Long in production – it was announced back in 2010, when Sacha Baron Cohen was to star – the film has been fraught with on-set problems, after director Bryan Singer was fired late last year in the midst of renewed sexual assault allegation­s he vehemently denies. Dexter Fletcher finished it, but Singer retains the on-screen credit.

Watching Mercury in action, played in a ballsy but hit-and-miss performanc­e by Mr Robot star Rami Malek, obviously needed to be the main draw here. He moves well, and sometimes looks a fair bit like Mercury in profile. But he’s a doll-like version of a megastar, and the voice never seems quite right: too affectedly plummy, for all the effort he’s put in.

Mercury’s louche, perspiring showmanshi­p on stage is pretty well done, especially in the rousing, film-saving finale. When it comes to the singing, though, the film has a nervous habit of chopping up Malek’s performanc­es, cutting to bandmates or the crowd. The whole point of Freddie Mercury was that you couldn’t take your eyes off him.

The script has plenty of drama to play with: the clashes with bandmates, Mercury’s hidden sexuality, his marriage to “love of his life” Mary Austin (Lucy Boynton, not given much) and eventual diagnosis with Aids. It keeps repeating a favourite mantra of not trying to be something you’re not, and in fairness it has heeded its own advice. For all the shortage of visual poetry or true inspiratio­n, it’s unpretenti­ous and crudely watchable as it ticks off the greatest hits. The recording session for Bohemian Rhapsody itself, for instance, was always going to be a must-have, with Freddie demanding Roger Taylor (Ben Hardy) climb ever higher with that “Scaramouch­e!” “fandango!” falsetto.
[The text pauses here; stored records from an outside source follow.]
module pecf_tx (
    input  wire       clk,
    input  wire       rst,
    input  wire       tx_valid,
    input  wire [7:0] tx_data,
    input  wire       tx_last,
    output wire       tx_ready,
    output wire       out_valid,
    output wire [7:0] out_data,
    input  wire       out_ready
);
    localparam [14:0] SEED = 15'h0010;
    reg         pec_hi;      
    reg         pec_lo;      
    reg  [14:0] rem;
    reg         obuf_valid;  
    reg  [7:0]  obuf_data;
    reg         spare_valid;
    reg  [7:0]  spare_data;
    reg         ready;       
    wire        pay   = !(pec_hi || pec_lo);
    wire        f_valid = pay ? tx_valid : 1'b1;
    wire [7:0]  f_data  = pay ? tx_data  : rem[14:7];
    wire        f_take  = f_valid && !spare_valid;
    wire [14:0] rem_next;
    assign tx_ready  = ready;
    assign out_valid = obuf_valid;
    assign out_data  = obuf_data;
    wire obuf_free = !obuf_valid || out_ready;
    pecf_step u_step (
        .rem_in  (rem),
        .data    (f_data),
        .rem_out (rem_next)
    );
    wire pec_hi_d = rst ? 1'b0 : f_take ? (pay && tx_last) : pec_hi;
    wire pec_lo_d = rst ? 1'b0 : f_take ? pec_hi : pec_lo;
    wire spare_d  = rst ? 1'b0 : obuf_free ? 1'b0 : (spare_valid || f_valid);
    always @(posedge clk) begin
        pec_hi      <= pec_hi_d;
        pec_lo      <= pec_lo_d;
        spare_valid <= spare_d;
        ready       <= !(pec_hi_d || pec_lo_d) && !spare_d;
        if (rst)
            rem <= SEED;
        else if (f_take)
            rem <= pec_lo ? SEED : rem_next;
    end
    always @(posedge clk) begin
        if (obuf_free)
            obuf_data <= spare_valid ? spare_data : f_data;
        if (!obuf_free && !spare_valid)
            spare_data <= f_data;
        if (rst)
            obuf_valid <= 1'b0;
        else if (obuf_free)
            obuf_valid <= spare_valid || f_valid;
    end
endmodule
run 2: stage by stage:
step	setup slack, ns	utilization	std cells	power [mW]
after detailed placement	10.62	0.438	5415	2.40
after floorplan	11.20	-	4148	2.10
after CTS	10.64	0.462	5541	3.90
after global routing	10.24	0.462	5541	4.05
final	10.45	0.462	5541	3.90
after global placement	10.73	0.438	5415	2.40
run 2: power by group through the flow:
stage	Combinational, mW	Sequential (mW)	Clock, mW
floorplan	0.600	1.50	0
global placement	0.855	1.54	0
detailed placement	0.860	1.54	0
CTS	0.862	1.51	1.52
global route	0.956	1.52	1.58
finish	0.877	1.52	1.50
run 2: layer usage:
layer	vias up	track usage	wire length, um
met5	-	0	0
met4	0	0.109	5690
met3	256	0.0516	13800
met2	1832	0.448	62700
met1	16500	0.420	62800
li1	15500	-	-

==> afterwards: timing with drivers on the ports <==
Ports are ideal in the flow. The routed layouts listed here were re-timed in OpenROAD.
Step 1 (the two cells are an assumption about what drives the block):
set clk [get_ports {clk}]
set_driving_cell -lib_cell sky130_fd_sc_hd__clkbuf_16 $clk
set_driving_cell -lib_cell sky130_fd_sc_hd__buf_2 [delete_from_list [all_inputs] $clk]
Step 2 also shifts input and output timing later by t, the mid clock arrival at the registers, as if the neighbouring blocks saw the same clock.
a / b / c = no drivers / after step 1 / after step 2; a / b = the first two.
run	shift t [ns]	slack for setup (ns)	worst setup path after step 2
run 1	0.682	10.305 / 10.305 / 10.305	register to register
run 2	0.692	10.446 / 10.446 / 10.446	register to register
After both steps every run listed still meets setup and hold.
Joe Mazzello has some good, sidelong moments as bass guitarist John Deacon, but the best of the whole quartet is Gwilym Lee, who has Brian May’s adenoidal manner and dogged work ethic down pat. “Any questions about the music?” he asks despairing­ly at an overcooked press conference, where the hungry hacks are only interested in Mercury’s sex life.

You’d hope this film, in 2018, could be a little franker on Mercury’s gay relationsh­ips than a 2010 stab with Cohen might have been. Then again, Cohen, a better physical match for Mercury, made Brüno, so who’s to say?
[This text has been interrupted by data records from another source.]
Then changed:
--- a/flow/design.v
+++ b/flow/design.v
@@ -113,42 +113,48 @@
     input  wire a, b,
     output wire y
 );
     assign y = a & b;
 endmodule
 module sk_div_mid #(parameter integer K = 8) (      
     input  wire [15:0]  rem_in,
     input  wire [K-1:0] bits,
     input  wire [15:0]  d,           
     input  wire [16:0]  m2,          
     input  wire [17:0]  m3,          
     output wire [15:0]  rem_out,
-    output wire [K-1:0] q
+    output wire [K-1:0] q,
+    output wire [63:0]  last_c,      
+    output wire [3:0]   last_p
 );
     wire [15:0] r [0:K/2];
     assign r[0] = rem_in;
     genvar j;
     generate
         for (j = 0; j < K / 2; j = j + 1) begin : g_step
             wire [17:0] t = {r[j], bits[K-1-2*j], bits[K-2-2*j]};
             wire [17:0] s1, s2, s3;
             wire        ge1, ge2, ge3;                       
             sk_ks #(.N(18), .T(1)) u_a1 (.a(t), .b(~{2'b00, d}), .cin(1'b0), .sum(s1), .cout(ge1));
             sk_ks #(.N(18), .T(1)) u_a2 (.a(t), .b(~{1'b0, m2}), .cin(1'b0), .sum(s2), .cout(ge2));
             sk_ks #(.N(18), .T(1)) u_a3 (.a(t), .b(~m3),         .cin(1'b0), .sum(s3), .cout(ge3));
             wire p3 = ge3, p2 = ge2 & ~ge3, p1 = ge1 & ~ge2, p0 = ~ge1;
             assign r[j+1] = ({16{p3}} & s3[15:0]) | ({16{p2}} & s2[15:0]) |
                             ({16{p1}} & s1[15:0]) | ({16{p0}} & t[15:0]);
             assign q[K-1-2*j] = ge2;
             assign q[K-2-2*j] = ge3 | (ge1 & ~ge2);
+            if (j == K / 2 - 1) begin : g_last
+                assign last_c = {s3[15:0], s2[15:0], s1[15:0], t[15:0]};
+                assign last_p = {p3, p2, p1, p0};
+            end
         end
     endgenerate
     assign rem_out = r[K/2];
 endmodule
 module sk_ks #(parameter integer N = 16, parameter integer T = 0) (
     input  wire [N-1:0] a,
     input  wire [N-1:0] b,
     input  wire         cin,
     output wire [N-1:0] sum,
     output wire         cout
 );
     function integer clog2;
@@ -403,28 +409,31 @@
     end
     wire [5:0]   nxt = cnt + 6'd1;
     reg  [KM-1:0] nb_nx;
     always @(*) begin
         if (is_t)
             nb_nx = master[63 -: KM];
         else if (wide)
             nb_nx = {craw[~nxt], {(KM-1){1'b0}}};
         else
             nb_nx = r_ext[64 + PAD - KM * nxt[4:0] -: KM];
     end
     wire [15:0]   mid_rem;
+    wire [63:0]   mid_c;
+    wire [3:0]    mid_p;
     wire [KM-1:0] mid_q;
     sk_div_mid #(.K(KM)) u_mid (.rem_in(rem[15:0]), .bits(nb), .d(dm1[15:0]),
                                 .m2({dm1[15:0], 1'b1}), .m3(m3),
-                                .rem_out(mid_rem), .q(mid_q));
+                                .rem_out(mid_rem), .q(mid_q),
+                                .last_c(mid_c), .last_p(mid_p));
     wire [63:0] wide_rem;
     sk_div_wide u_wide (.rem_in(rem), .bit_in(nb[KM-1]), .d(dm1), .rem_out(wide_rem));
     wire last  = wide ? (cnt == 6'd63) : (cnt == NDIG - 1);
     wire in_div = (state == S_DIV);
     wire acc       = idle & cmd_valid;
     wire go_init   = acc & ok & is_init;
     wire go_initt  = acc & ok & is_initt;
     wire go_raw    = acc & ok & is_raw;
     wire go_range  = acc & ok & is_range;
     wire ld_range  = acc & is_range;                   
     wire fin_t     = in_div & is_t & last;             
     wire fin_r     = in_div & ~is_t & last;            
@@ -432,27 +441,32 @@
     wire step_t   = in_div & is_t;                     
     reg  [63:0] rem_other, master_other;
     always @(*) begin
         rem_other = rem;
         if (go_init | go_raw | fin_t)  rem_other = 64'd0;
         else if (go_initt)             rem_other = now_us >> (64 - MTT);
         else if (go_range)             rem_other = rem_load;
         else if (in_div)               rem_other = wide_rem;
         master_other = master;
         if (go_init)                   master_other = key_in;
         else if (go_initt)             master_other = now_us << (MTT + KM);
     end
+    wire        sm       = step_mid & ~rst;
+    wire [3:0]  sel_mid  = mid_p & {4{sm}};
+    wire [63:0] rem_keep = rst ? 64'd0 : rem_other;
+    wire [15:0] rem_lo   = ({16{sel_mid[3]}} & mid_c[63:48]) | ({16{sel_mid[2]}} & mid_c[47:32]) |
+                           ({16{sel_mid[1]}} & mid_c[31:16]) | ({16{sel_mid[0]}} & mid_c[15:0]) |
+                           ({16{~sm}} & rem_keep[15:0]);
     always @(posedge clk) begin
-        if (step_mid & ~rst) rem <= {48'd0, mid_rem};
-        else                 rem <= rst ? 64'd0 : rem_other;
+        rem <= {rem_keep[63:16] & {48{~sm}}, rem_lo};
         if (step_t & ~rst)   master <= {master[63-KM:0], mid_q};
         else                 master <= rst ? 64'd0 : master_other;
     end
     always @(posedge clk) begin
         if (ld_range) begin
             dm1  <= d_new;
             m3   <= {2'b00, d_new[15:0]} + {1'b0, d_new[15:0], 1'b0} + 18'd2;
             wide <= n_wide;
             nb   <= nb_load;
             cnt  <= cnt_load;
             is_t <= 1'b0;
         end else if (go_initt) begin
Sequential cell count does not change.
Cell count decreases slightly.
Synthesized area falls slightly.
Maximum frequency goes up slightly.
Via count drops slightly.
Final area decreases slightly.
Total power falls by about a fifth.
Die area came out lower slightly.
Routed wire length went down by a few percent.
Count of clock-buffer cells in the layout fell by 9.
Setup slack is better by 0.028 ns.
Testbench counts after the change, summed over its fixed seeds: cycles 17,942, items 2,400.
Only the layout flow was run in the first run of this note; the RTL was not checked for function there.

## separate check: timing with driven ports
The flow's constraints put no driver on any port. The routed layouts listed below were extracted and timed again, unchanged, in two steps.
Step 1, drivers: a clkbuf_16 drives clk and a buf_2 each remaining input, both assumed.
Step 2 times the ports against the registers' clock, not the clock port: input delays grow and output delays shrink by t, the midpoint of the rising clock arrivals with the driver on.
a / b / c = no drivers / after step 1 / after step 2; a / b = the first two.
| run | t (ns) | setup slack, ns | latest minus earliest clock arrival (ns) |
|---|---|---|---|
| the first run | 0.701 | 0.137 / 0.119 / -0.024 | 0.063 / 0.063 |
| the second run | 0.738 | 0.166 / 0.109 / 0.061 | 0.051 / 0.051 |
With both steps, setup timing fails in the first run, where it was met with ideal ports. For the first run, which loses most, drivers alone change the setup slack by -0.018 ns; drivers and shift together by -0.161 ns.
Even the goodish, semi-funny, or semi-moving scenes here have an issue: because of the sense of missed opportunit­y bedevillin­g the whole thing, they feel like sketches for great moments that might have been.

Only at Wembley, as the band blows everyone away for Live Aid, do we feel the infectious blast of the real Queen sorcery, and the camera locks itself on Malek, who gets to strut his stuff at long last.

The final hurrah for Mercury’s genius, this huge, hubristic spectacle lets you grant his troubled film a pass: at least it keeps on fighting to the end.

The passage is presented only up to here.